- TASK TO COMPLETE -
Copy every line of the following data that includes the string "core".

- DATA EXCERPTS -
========================================================================

$ cat src/common/hpdc_regs.svh
// register offsets, reset values and timing constants of the hub power descriptor bank
`ifndef HPDC_REGS_SVH
`define HPDC_REGS_SVH

// register indices; byte address is four times the index
`define HPDC_IDX_SELF_POWERED_MAX_POWER 12'h00C
`define HPDC_IDX_BUS_POWERED_MAX_POWER 12'h00D
`define HPDC_IDX_SELF_POWERED_CONTROLLER_CURRENT 12'h00E
`define HPDC_IDX_BUS_POWERED_CONTROLLER_CURRENT 12'h00F
`define HPDC_IDX_PORT_POWER_GOOD_DELAY 12'h010
`define HPDC_IDX_LANGUAGE_UPPER_BYTE 12'h011
`define HPDC_IDX_LANGUAGE_LOWER_BYTE 12'h012
`define HPDC_IDX_POWER_MODE_CONTROL 12'h100
`define HPDC_IDX_REPORT_STATUS 12'h101

// reset values
`define HPDC_RST_BYTE 8'h00
`define HPDC_RST_CONTROL 2'h0

// power mode control fields
`define HPDC_CTL_OVERRIDE_BIT 0
`define HPDC_CTL_FORCE_SELF_BIT 1

// report status fields
`define HPDC_STS_CURRENT_LSB 0
`define HPDC_STS_MAX_POWER_LSB 8
`define HPDC_STS_SELF_MODE_BIT 16
`define HPDC_STS_GOOD_BIT 17
`define HPDC_STS_TIMING_BIT 18

// bus responses
`define HPDC_RESP_OKAY 2'h0
`define HPDC_RESP_SLVERR 2'h2

// power-good delay step: 2 ms at a 10 MHz clock
`define HPDC_STEP_TIME_US 2000
`define HPDC_CLK_FREQ_MHZ 10
`define HPDC_STEP_CYCLES (`HPDC_STEP_TIME_US * `HPDC_CLK_FREQ_MHZ)

`endif

$ cat src/common/hpdc_pkg.sv
// types shared by the hub power descriptor bank
package hpdc_pkg;

  // power-good timer states
  typedef enum logic [1:0] {
    HPDC_PG_OFF,
    HPDC_PG_WAIT,
    HPDC_PG_GOOD
  } hpdc_pg_state_t;

  // one configuration byte
  typedef logic [7:0] hpdc_byte_t;

endpackage

$ cat src/logic/hpdc_config.sv
// hub power descriptor configuration bank with axi4-lite access and power-good timer
`timescale 1ns/10ps
`include "hpdc_regs.svh"

module hpdc_config
  import hpdc_pkg::*;
#(
  parameter int ADDR_W = 12,
  parameter int STEP_CYCLES = `HPDC_STEP_CYCLES
) (
  input wire logic clk,
  input wire logic reset_n,
  // axi4-lite write address channel
  input wire logic [ADDR_W-1:0] s_axi_awaddr,
  input wire logic [2:0] s_axi_awprot,
  input wire logic s_axi_awvalid,
  output logic s_axi_awready,
  // axi4-lite write data channel
  input wire logic [31:0] s_axi_wdata,
  input wire logic [3:0] s_axi_wstrb,
  input wire logic s_axi_wvalid,
  output logic s_axi_wready,
  // axi4-lite write response channel
  output logic [1:0] s_axi_bresp,
  output logic s_axi_bvalid,
  input wire logic s_axi_bready,
  // axi4-lite read address channel
  input wire logic [ADDR_W-1:0] s_axi_araddr,
  input wire logic [2:0] s_axi_arprot,
  input wire logic s_axi_arvalid,
  output logic s_axi_arready,
  // axi4-lite read data channel
  output logic [31:0] s_axi_rdata,
  output logic [1:0] s_axi_rresp,
  output logic s_axi_rvalid,
  input wire logic s_axi_rready,
  // powering mode strap pin, high when the hub runs self-powered
  input wire logic self_powered_pin,
  // port power sequencing from the hub core
  input wire logic port_power_start,
  input wire logic port_power_off,
  // descriptor values handed to the hub core
  output logic [7:0] reported_max_power,
  output logic [7:0] reported_controller_current,
  output logic [7:0] power_good_delay,
  output logic [15:0] language_id,
  output logic self_powered_mode,
  output logic port_power_good
);

  // configuration storage
  hpdc_byte_t self_powered_current_field;
  hpdc_byte_t bus_powered_current_field;
  hpdc_byte_t self_powered_silicon_current_field;
  hpdc_byte_t bus_powered_silicon_current_field;
  hpdc_byte_t power_on_delay_field;
  hpdc_byte_t language_upper_field;
  hpdc_byte_t language_lower_field;
  logic [1:0] power_mode_control;

  // write channel holding state
  logic aw_full;
  logic w_full;
  logic [ADDR_W-1:0] aw_addr;
  logic [31:0] w_data;
  logic [3:0] w_strb;
  logic do_write;
  logic [ADDR_W-3:0] wr_index;
  logic [ADDR_W-3:0] rd_index;

  // mode pin synchroniser
  logic mode_sync1;
  logic mode_sync2;
  logic mode_sync3;
  logic pin_self_mode;
  logic next_self_mode;

  // power-good timer
  hpdc_pg_state_t pg_state;
  logic [7:0] steps_left;
  logic [$clog2(STEP_CYCLES+1)-1:0] step_count;
  logic step_tick;

  // read multiplexer
  logic [31:0] next_rdata;
  logic next_rresp_err;

  assign do_write = aw_full && w_full && !s_axi_bvalid;
  assign wr_index = aw_addr[ADDR_W-1:2];
  assign rd_index = s_axi_araddr[ADDR_W-1:2];

  // write address channel: accept one address, hold it until the write completes
  always_ff @(posedge clk or negedge reset_n) begin
    if (!reset_n) begin
      s_axi_awready <= 1'b0;
      aw_full <= 1'b0;
      aw_addr <= '0;
    end else if (s_axi_awvalid && s_axi_awready) begin
      s_axi_awready <= 1'b0;
      aw_full <= 1'b1;
      aw_addr <= s_axi_awaddr;
    end else if (do_write) begin
      aw_full <= 1'b0;
    end else if (!aw_full && !s_axi_bvalid) begin
      s_axi_awready <= 1'b1;
    end
  end

  // write data channel: accept one data beat, independent of the address order
  always_ff @(posedge clk or negedge reset_n) begin
    if (!reset_n) begin
      s_axi_wready <= 1'b0;
      w_full <= 1'b0;
      w_data <= 32'h0000_0000;
      w_strb <= 4'h0;
    end else if (s_axi_wvalid && s_axi_wready) begin
      s_axi_wready <= 1'b0;
      w_full <= 1'b1;
      w_data <= s_axi_wdata;
      w_strb <= s_axi_wstrb;
    end else if (do_write) begin
      w_full <= 1'b0;
    end else if (!w_full && !s_axi_bvalid) begin
      s_axi_wready <= 1'b1;
    end
  end

  // write response: answers once both halves are in, error for unmapped words
  always_ff @(posedge clk or negedge reset_n) begin
    if (!reset_n) begin
      s_axi_bvalid <= 1'b0;
      s_axi_bresp <= `HPDC_RESP_OKAY;
    end else if (do_write) begin
      s_axi_bvalid <= 1'b1;
      if (wr_index == (ADDR_W-2)'(`HPDC_IDX_SELF_POWERED_MAX_POWER) ||
          wr_index == (ADDR_W-2)'(`HPDC_IDX_BUS_POWERED_MAX_POWER) ||
          wr_index == (ADDR_W-2)'(`HPDC_IDX_SELF_POWERED_CONTROLLER_CURRENT) ||
          wr_index == (ADDR_W-2)'(`HPDC_IDX_BUS_POWERED_CONTROLLER_CURRENT) ||
          wr_index == (ADDR_W-2)'(`HPDC_IDX_PORT_POWER_GOOD_DELAY) ||
          wr_index == (ADDR_W-2)'(`HPDC_IDX_LANGUAGE_UPPER_BYTE) ||
          wr_index == (ADDR_W-2)'(`HPDC_IDX_LANGUAGE_LOWER_BYTE) ||
          wr_index == (ADDR_W-2)'(`HPDC_IDX_POWER_MODE_CONTROL) ||
          wr_index == (ADDR_W-2)'(`HPDC_IDX_REPORT_STATUS)) begin
        s_axi_bresp <= `HPDC_RESP_OKAY;
      end else begin
        s_axi_bresp <= `HPDC_RESP_SLVERR;
      end
    end else if (s_axi_bvalid && s_axi_bready) begin
      s_axi_bvalid <= 1'b0;
      s_axi_bresp <= `HPDC_RESP_OKAY;
    end
  end

  // current figures, stored in 2 ma units; limits are left to software
  always_ff @(posedge clk or negedge reset_n) begin
    if (!reset_n) begin
      self_powered_current_field <= `HPDC_RST_BYTE;
      bus_powered_current_field <= `HPDC_RST_BYTE;
      self_powered_silicon_current_field <= `HPDC_RST_BYTE;
      bus_powered_silicon_current_field <= `HPDC_RST_BYTE;
    end else if (do_write && w_strb[0]) begin
      if (wr_index == (ADDR_W-2)'(`HPDC_IDX_SELF_POWERED_MAX_POWER)) begin
        self_powered_current_field <= w_data[7:0];
      end else if (wr_index == (ADDR_W-2)'(`HPDC_IDX_BUS_POWERED_MAX_POWER)) begin
        bus_powered_current_field <= w_data[7:0];
      end else if (wr_index == (ADDR_W-2)'(`HPDC_IDX_SELF_POWERED_CONTROLLER_CURRENT)) begin
        self_powered_silicon_current_field <= w_data[7:0];
      end else if (wr_index == (ADDR_W-2)'(`HPDC_IDX_BUS_POWERED_CONTROLLER_CURRENT)) begin
        bus_powered_silicon_current_field <= w_data[7:0];
      end
    end
  end

  // delay, language identifier and mode control bytes
  always_ff @(posedge clk or negedge reset_n) begin
    if (!reset_n) begin
      power_on_delay_field <= `HPDC_RST_BYTE;
      language_upper_field <= `HPDC_RST_BYTE;
      language_lower_field <= `HPDC_RST_BYTE;
      power_mode_control <= `HPDC_RST_CONTROL;
    end else if (do_write && w_strb[0]) begin
      if (wr_index == (ADDR_W-2)'(`HPDC_IDX_PORT_POWER_GOOD_DELAY)) begin
        power_on_delay_field <= w_data[7:0];
      end else if (wr_index == (ADDR_W-2)'(`HPDC_IDX_LANGUAGE_UPPER_BYTE)) begin
        language_upper_field <= w_data[7:0];
      end else if (wr_index == (ADDR_W-2)'(`HPDC_IDX_LANGUAGE_LOWER_BYTE)) begin
        language_lower_field <= w_data[7:0];
      end else if (wr_index == (ADDR_W-2)'(`HPDC_IDX_POWER_MODE_CONTROL)) begin
        power_mode_control <= w_data[1:0];
      end
    end
  end

  // read data selection by register index
  always_comb begin
    next_rdata = 32'h0000_0000;
    next_rresp_err = 1'b0;
    if (rd_index == (ADDR_W-2)'(`HPDC_IDX_SELF_POWERED_MAX_POWER)) begin
      next_rdata[7:0] = self_powered_current_field;
    end else if (rd_index == (ADDR_W-2)'(`HPDC_IDX_BUS_POWERED_MAX_POWER)) begin
      next_rdata[7:0] = bus_powered_current_field;
    end else if (rd_index == (ADDR_W-2)'(`HPDC_IDX_SELF_POWERED_CONTROLLER_CURRENT)) begin
      next_rdata[7:0] = self_powered_silicon_current_field;
    end else if (rd_index == (ADDR_W-2)'(`HPDC_IDX_BUS_POWERED_CONTROLLER_CURRENT)) begin
      next_rdata[7:0] = bus_powered_silicon_current_field;
    end else if (rd_index == (ADDR_W-2)'(`HPDC_IDX_PORT_POWER_GOOD_DELAY)) begin
      next_rdata[7:0] = power_on_delay_field;
    end else if (rd_index == (ADDR_W-2)'(`HPDC_IDX_LANGUAGE_UPPER_BYTE)) begin
      next_rdata[7:0] = language_upper_field;
    end else if (rd_index == (ADDR_W-2)'(`HPDC_IDX_LANGUAGE_LOWER_BYTE)) begin
      next_rdata[7:0] = language_lower_field;
    end else if (rd_index == (ADDR_W-2)'(`HPDC_IDX_POWER_MODE_CONTROL)) begin
      next_rdata[1:0] = power_mode_control;
    end else if (rd_index == (ADDR_W-2)'(`HPDC_IDX_REPORT_STATUS)) begin
      next_rdata[`HPDC_STS_CURRENT_LSB +: 8] = reported_controller_current;
      next_rdata[`HPDC_STS_MAX_POWER_LSB +: 8] = reported_max_power;
      next_rdata[`HPDC_STS_SELF_MODE_BIT] = self_powered_mode;
      next_rdata[`HPDC_STS_GOOD_BIT] = port_power_good;
      next_rdata[`HPDC_STS_TIMING_BIT] = (pg_state == HPDC_PG_WAIT);
    end else begin
      next_rresp_err = 1'b1;
    end
  end

  // read channel: one read at a time, data registered one cycle after the address
  always_ff @(posedge clk or negedge reset_n) begin
    if (!reset_n) begin
      s_axi_arready <= 1'b0;
      s_axi_rvalid <= 1'b0;
      s_axi_rdata <= 32'h0000_0000;
      s_axi_rresp <= `HPDC_RESP_OKAY;
    end else if (s_axi_arvalid && s_axi_arready) begin
      s_axi_arready <= 1'b0;
      s_axi_rvalid <= 1'b1;
      s_axi_rdata <= next_rdata;
      s_axi_rresp <= next_rresp_err ? `HPDC_RESP_SLVERR : `HPDC_RESP_OKAY;
    end else if (s_axi_rvalid && s_axi_rready) begin
      s_axi_rvalid <= 1'b0;
      s_axi_rdata <= 32'h0000_0000;
      s_axi_rresp <= `HPDC_RESP_OKAY;
    end else if (!s_axi_rvalid) begin
      s_axi_arready <= 1'b1;
    end
  end

  // three-stage synchroniser on the powering mode pin
  always_ff @(posedge clk or negedge reset_n) begin
    if (!reset_n) begin
      mode_sync1 <= 1'b0;
      mode_sync2 <= 1'b0;
      mode_sync3 <= 1'b0;
    end else begin
      mode_sync1 <= self_powered_pin;
      mode_sync2 <= mode_sync1;
      mode_sync3 <= mode_sync2;
    end
  end

  // pin level is taken only once the last two stages agree
  always_ff @(posedge clk or negedge reset_n) begin
    if (!reset_n) begin
      pin_self_mode <= 1'b0;
    end else if (mode_sync2 == mode_sync3) begin
      pin_self_mode <= mode_sync3;
    end
  end

  // software override of the powering mode, otherwise the pin decides
  always_comb begin
    if (power_mode_control[`HPDC_CTL_OVERRIDE_BIT]) begin
      next_self_mode = power_mode_control[`HPDC_CTL_FORCE_SELF_BIT];
    end else begin
      next_self_mode = pin_self_mode;
    end
  end

  // descriptor values for the hub core, chosen by powering mode
  always_ff @(posedge clk or negedge reset_n) begin
    if (!reset_n) begin
      self_powered_mode <= 1'b0;
      reported_max_power <= `HPDC_RST_BYTE;
      reported_controller_current <= `HPDC_RST_BYTE;
    end else begin
      self_powered_mode <= next_self_mode;
      if (next_self_mode) begin
        reported_max_power <= self_powered_current_field;
        reported_controller_current <= self_powered_silicon_current_field;
      end else begin
        reported_max_power <= bus_powered_current_field;
        reported_controller_current <= bus_powered_silicon_current_field;
      end
    end
  end

  // delay and language identifier handed on as stored
  always_ff @(posedge clk or negedge reset_n) begin
    if (!reset_n) begin
      power_good_delay <= `HPDC_RST_BYTE;
      language_id <= 16'h0000;
    end else begin
      power_good_delay <= power_on_delay_field;
      language_id <= {language_upper_field, language_lower_field};
    end
  end

  // 2 ms step divider, restarted with every power-on sequence
  always_ff @(posedge clk or negedge reset_n) begin
    if (!reset_n) begin
      step_count <= '0;
      step_tick <= 1'b0;
    end else if (port_power_start || pg_state != HPDC_PG_WAIT) begin
      step_count <= '0;
      step_tick <= 1'b0;
    end else if (step_count == ($clog2(STEP_CYCLES+1))'(STEP_CYCLES - 1)) begin
      step_count <= '0;
      step_tick <= 1'b1;
    end else begin
      step_count <= step_count + 1'b1;
      step_tick <= 1'b0;
    end
  end

  // power-good timer: counts the programmed number of 2 ms steps
  always_ff @(posedge clk or negedge reset_n) begin
    if (!reset_n) begin
      pg_state <= HPDC_PG_OFF;
      steps_left <= 8'h00;
      port_power_good <= 1'b0;
    end else if (port_power_off) begin
      pg_state <= HPDC_PG_OFF;
      steps_left <= 8'h00;
      port_power_good <= 1'b0;
    end else if (port_power_start) begin
      port_power_good <= 1'b0;
      steps_left <= power_on_delay_field;
      if (power_on_delay_field == 8'h00) begin
        pg_state <= HPDC_PG_GOOD;
        port_power_good <= 1'b1;
      end else begin
        pg_state <= HPDC_PG_WAIT;
      end
    end else begin
      case (pg_state)
        HPDC_PG_OFF: begin
          port_power_good <= 1'b0;
        end
        HPDC_PG_WAIT: begin
          if (step_tick) begin
            if (steps_left == 8'h01) begin
              pg_state <= HPDC_PG_GOOD;
              port_power_good <= 1'b1;
              steps_left <= 8'h00;
            end else begin
              steps_left <= steps_left - 8'h01;
            end
          end
        end
        HPDC_PG_GOOD: begin
          port_power_good <= 1'b1;
        end
        default: begin
          pg_state <= HPDC_PG_OFF;
          port_power_good <= 1'b0;
        end
      endcase
    end
  end

endmodule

========================================================================

- WRITTEN RESPONSE -
  // port power sequencing from the hub core
  // descriptor values handed to the hub core
  // descriptor values for the hub core, chosen by powering mode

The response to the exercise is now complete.